# TASK INPUT:

### src/hdl/mlc_pkg.sv
`default_nettype none
package mlc_pkg;

  localparam int NumSets = 64;
  localparam int SetW    = $clog2(NumSets);
  localparam int AddrW   = 32;
  localparam int OffW    = 5;
  localparam int TagW    = AddrW - OffW - SetW;
  localparam int WordW   = 64;
  localparam int DatIdxW = SetW + 3;

  localparam logic [1:0] ST_M = 2'd0;
  localparam logic [1:0] ST_E = 2'd1;
  localparam logic [1:0] ST_S = 2'd2;
  localparam logic [1:0] ST_I = 2'd3;

  localparam logic [1:0] REQ_LOAD  = 2'd0;
  localparam logic [1:0] REQ_STORE = 2'd1;
  localparam logic [1:0] REQ_FILL  = 2'd2;
  localparam logic [1:0] REQ_SNOOP = 2'd3;

  localparam logic [1:0] SNP_BUSRD = 2'd0;

  localparam logic [2:0] RESP_LOADHIT   = 3'd0;
  localparam logic [2:0] RESP_STOREDONE = 3'd1;
  localparam logic [2:0] RESP_MISS      = 3'd2;
  localparam logic [2:0] RESP_FILLBUF   = 3'd3;
  localparam logic [2:0] RESP_INSTALLED = 3'd4;
  localparam logic [2:0] RESP_SNOOP     = 3'd5;
  localparam logic [2:0] RESP_FLUSH     = 3'd6;

  localparam logic [2:0] MSG_NONE   = 3'd0;
  localparam logic [2:0] MSG_BUSRD  = 3'd1;
  localparam logic [2:0] MSG_BUSRDX = 3'd2;
  localparam logic [2:0] MSG_UPGR   = 3'd3;
  localparam logic [2:0] MSG_FLUSH  = 3'd4;

  typedef struct packed {
    logic       cap;
    logic       eval;
    logic       st_we;
    logic [1:0] st_val;
    logic       lru_we;
    logic       tag_we;
    logic       dat_we;
    logic       dat_fill;
    logic       dat_re;
    logic       cnt_sel;
    logic [1:0] cnt;
    logic       fb_we;
    logic       emit;
    logic [2:0] resp;
    logic [2:0] msg;
    logic [1:0] lstate;
    logic [1:0] fwi;
    logic       last;
  } cmd_t;

  typedef struct packed {
    logic [1:0] req_type;
    logic       wi3;
    logic       shared;
    logic [1:0] kind;
    logic       hit;
    logic [1:0] cur_st;
  } stat_t;

endpackage
`default_nettype wire

### src/hdl/mlc_ctrl.sv
`default_nettype none
module mlc_ctrl (
  input  wire             clk,
  input  wire             rst_n,
  input  wire             start,
  output logic            busy,
  input  mlc_pkg::stat_t  stat,
  output mlc_pkg::cmd_t   cmd
);

  localparam logic [2:0] S_IDLE  = 3'd0;
  localparam logic [2:0] S_EVAL  = 3'd1;
  localparam logic [2:0] S_LDOUT = 3'd2;
  localparam logic [2:0] S_FLUSH = 3'd3;
  localparam logic [2:0] S_WRITE = 3'd4;

  logic [2:0] state_r, state_nxt;
  logic [2:0] cnt_r, cnt_nxt, cnt_m1;
  logic [1:0] ns_r, ns_nxt, fill_ns, snp_ns;
  logic       fill_r, fill_nxt, fl_r, fl_nxt;

  assign busy    = (state_r != S_IDLE);
  assign cnt_m1  = cnt_r - 3'd1;
  assign fill_ns = stat.shared ? mlc_pkg::ST_S : mlc_pkg::ST_E;

  always_comb begin
    if (stat.kind != mlc_pkg::SNP_BUSRD)
      snp_ns = mlc_pkg::ST_I;
    else if (stat.cur_st == mlc_pkg::ST_M || stat.cur_st == mlc_pkg::ST_E)
      snp_ns = mlc_pkg::ST_S;
    else
      snp_ns = stat.cur_st;
  end

  always_comb begin
    cmd       = '0;
    state_nxt = state_r;
    cnt_nxt   = cnt_r;
    ns_nxt    = ns_r;
    fill_nxt  = fill_r;
    fl_nxt    = fl_r;
    unique case (state_r)
      S_IDLE: begin
        if (start) begin
          cmd.cap   = 1'b1;
          state_nxt = S_EVAL;
        end
      end
      S_EVAL: begin
        cmd.eval = 1'b1;
        cmd.last = 1'b1;
        unique case (stat.req_type)
          mlc_pkg::REQ_LOAD: begin
            if (!stat.hit) begin
              cmd.emit   = 1'b1;
              cmd.resp   = mlc_pkg::RESP_MISS;
              cmd.msg    = mlc_pkg::MSG_BUSRD;
              cmd.lstate = mlc_pkg::ST_I;
              state_nxt  = S_IDLE;
            end else begin
              cmd.lru_we = 1'b1;
              cmd.dat_re = 1'b1;
              state_nxt  = S_LDOUT;
            end
          end
          mlc_pkg::REQ_STORE: begin
            cmd.emit  = 1'b1;
            state_nxt = S_IDLE;
            if (!stat.hit) begin
              cmd.resp   = mlc_pkg::RESP_MISS;
              cmd.msg    = mlc_pkg::MSG_BUSRDX;
              cmd.lstate = mlc_pkg::ST_I;
            end else begin
              cmd.st_we  = 1'b1;
              cmd.st_val = mlc_pkg::ST_M;
              cmd.dat_we = 1'b1;
              cmd.lru_we = 1'b1;
              cmd.resp   = mlc_pkg::RESP_STOREDONE;
              cmd.msg    = (stat.cur_st == mlc_pkg::ST_S) ? mlc_pkg::MSG_UPGR
                                                          : mlc_pkg::MSG_NONE;
              cmd.lstate = mlc_pkg::ST_M;
            end
          end
          mlc_pkg::REQ_FILL: begin
            if (!stat.wi3) begin
              cmd.fb_we  = 1'b1;
              cmd.emit   = 1'b1;
              cmd.resp   = mlc_pkg::RESP_FILLBUF;
              cmd.lstate = stat.hit ? stat.cur_st : mlc_pkg::ST_I;
              state_nxt  = S_IDLE;
            end else begin
              ns_nxt   = fill_ns;
              fill_nxt = 1'b1;
              cnt_nxt  = 3'd0;
              // a miss landing on an M way flushes the victim first
              fl_nxt   = !stat.hit && (stat.cur_st == mlc_pkg::ST_M);
              state_nxt = fl_nxt ? S_FLUSH : S_WRITE;
            end
          end
          default: begin
            if (!stat.hit) begin
              cmd.emit   = 1'b1;
              cmd.resp   = mlc_pkg::RESP_SNOOP;
              cmd.lstate = mlc_pkg::ST_I;
              state_nxt  = S_IDLE;
            end else begin
              cmd.st_we  = 1'b1;
              cmd.st_val = snp_ns;
              if (stat.cur_st == mlc_pkg::ST_M) begin
                ns_nxt    = snp_ns;
                fill_nxt  = 1'b0;
                cnt_nxt   = 3'd0;
                state_nxt = S_FLUSH;
              end else begin
                cmd.emit   = 1'b1;
                cmd.resp   = mlc_pkg::RESP_SNOOP;
                cmd.lstate = snp_ns;
                state_nxt  = S_IDLE;
              end
            end
          end
        endcase
      end
      S_LDOUT: begin
        cmd.emit   = 1'b1;
        cmd.resp   = mlc_pkg::RESP_LOADHIT;
        cmd.lstate = stat.cur_st;
        cmd.last   = 1'b1;
        state_nxt  = S_IDLE;
      end
      S_FLUSH: begin
        // read word n while the previous word leaves as a beat
        cmd.cnt_sel = 1'b1;
        cmd.cnt     = cnt_r[1:0];
        cmd.dat_re  = (cnt_r != 3'd4);
        if (cnt_r != 3'd0) begin
          cmd.emit   = 1'b1;
          cmd.resp   = mlc_pkg::RESP_FLUSH;
          cmd.msg    = mlc_pkg::MSG_FLUSH;
          cmd.lstate = ns_r;
          cmd.fwi    = cnt_m1[1:0];
          cmd.last   = (cnt_r == 3'd4);
        end
        if (cnt_r == 3'd4) begin
          cnt_nxt   = 3'd0;
          state_nxt = fill_r ? S_WRITE : S_IDLE;
        end else begin
          cnt_nxt = cnt_r + 3'd1;
        end
      end
      S_WRITE: begin
        cmd.dat_we   = 1'b1;
        cmd.dat_fill = 1'b1;
        cmd.cnt_sel  = 1'b1;
        cmd.cnt      = cnt_r[1:0];
        cnt_nxt      = cnt_r + 3'd1;
        if (cnt_r == 3'd3) begin
          cmd.st_we  = 1'b1;
          cmd.st_val = ns_r;
          cmd.tag_we = 1'b1;
          cmd.lru_we = 1'b1;
          cmd.emit   = !fl_r;
          cmd.resp   = mlc_pkg::RESP_INSTALLED;
          cmd.lstate = ns_r;
          cmd.last   = 1'b1;
          cnt_nxt    = 3'd0;
          state_nxt  = S_IDLE;
        end
      end
      default: state_nxt = S_IDLE;
    endcase
  end

  always_ff @(posedge clk) begin
    if (!rst_n) begin
      state_r <= S_IDLE;
      cnt_r   <= 3'd0;
      ns_r    <= mlc_pkg::ST_I;
      fill_r  <= 1'b0;
      fl_r    <= 1'b0;
    end else begin
      state_r <= state_nxt;
      cnt_r   <= cnt_nxt;
      ns_r    <= ns_nxt;
      fill_r  <= fill_nxt;
      fl_r    <= fl_nxt;
    end
  end

endmodule
`default_nettype wire

### config.mk
export PLATFORM = sky130hd
export DESIGN_NAME = mlc_ctrl
export DESIGN_NICKNAME = d
export VERILOG_FILES = /design/src/hdl/mlc_pkg.sv /design/src/hdl/mlc_ctrl.sv
export SDC_FILE = /design/constraint.sdc
export NUM_CORES = 1
export LEC_CHECK = 0
export ABC_AREA = 1
export BUFFER_PORTS_ARGS = -buffer_cell sky130_fd_sc_hd__buf_2
export CAP_MARGIN = 20
export CORE_MARGIN = 4
export CORE_UTILIZATION = 40
export DETAILED_ROUTE_END_ITERATION = 16
export GPL_ROUTABILITY_DRIVEN = 1
export PLACE_DENSITY = 0.72
export RECOVER_POWER = 50
export SYNTH_ARGS = -nofsm -noshare
export SYNTH_HDL_FRONTEND = slang
export SYNTH_SLANG_ARGS = --single-unit
export TNS_END_PERCENT = 5
### constraint.sdc
create_clock -name clk -period 1.8 [get_ports clk]
set_clock_uncertainty 0.05 [all_clocks]
set_input_delay 0.18 -clock clk [delete_from_list [all_inputs] [get_ports clk]]
set_output_delay 0.18 -clock clk [all_outputs]
set_load 0.01 [all_outputs]
Word level (Yosys, flattened, before mapping)
Cells that the tools add are included.

Equality and inequality tests: 19. Bitwise gates (word level): 1. $add $sub $neg: 2. Reduce and logical (&&, ||, !) cells: 21. $lt $le $gt $ge: 0. Shift operators: 0. Divide/modulo/power cells: 0. Mux-type cells: 70. Multiply operators: 0.

Operator list (count): 3-bit 2-to-1 mux (14); 2-bit 2-to-1 mux (15); 3-bit one-hot mux with 2 select lines (4); 3-bit one-hot mux with 3 select lines (2); 4-bit 2-to-1 mux (4); 4-bit one-hot mux with 4 select lines (1); 1-bit 2-to-1 mux (14); 12-bit 2-to-1 mux (1); 3-bit one-hot mux with 4 select lines (1); 4-bit one-hot mux with 3 select lines (1); 5-bit 2-to-1 mux (2); 2-bit inequality test, second input constant (5); 5-bit AND reduction (2); 3-bit by 2-bit equality test with 1-bit output, second input constant (3); 9-bit 2-to-1 mux (1); 3-bit nonzero test (3); 1-bit one-hot mux with 2 select lines (4); 2-bit one-hot mux with 4 select lines (1); 4-bit one-hot mux with 2 select lines (1); 2-bit OR reduction (4); 7-bit 2-to-1 mux (1); 3-bit equality test, second input constant (2); 3-bit by 2-bit inequality test with 1-bit output, second input constant (2); 3-bit inequality test, second input constant (2); 16 further kinds (23).

Input bits: 12. Register bits after elaboration: 10. Output and inout port bits: 27. Memories: 0. Bits in read-only memories: 0. Latch bits: 0. RAM bits: 0.

Logic depth before layout (Yosys ltp)
Word-level depth: 8. Gate-level depth with buffers: 9.

Worst setup path after synthesis
Ideal clock, no wire load.

Path kind: register -> output. Start: reg cnt_r[0]. End: out cmd[10] (netlist bit). Cell stages (with the launch flop): 8. Setup slack: 0.320 ns. Arrival time: 1.250 ns. Buffers on the path: 0. Cells stage by stage: dfxtp_1 > ha_1 > ha_1 > inv_1 > nor2_4 > inv_2 > nand2_1 > or2_1.

RTL lines: from (decl) (RTL line mlc_ctrl.sv:18) `logic [2:0] cnt_r, cnt_nxt, cnt_m1;`; from (signal assigned) (RTL line mlc_ctrl.sv:183) `cnt_r <= cnt_nxt;`; to (decl) (RTL line mlc_ctrl.sv:8) `output mlc_pkg::cmd_t cmd`.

# YOUR ASSIGNMENT:
Transcribe, exactly and without additions, the lines of the records above, beginning with the line that contains "cmd.dat_we = 1'b1;" and ending with the line that contains "the victim first", both included.

# SOLUTION:
              cmd.dat_we = 1'b1;
              cmd.lru_we = 1'b1;
              cmd.resp   = mlc_pkg::RESP_STOREDONE;
              cmd.msg    = (stat.cur_st == mlc_pkg::ST_S) ? mlc_pkg::MSG_UPGR
                                                          : mlc_pkg::MSG_NONE;
              cmd.lstate = mlc_pkg::ST_M;
            end
          end
          mlc_pkg::REQ_FILL: begin
            if (!stat.wi3) begin
              cmd.fb_we  = 1'b1;
              cmd.emit   = 1'b1;
              cmd.resp   = mlc_pkg::RESP_FILLBUF;
              cmd.lstate = stat.hit ? stat.cur_st : mlc_pkg::ST_I;
              state_nxt  = S_IDLE;
            end else begin
              ns_nxt   = fill_ns;
              fill_nxt = 1'b1;
              cnt_nxt  = 3'd0;
              // a miss landing on an M way flushes the victim first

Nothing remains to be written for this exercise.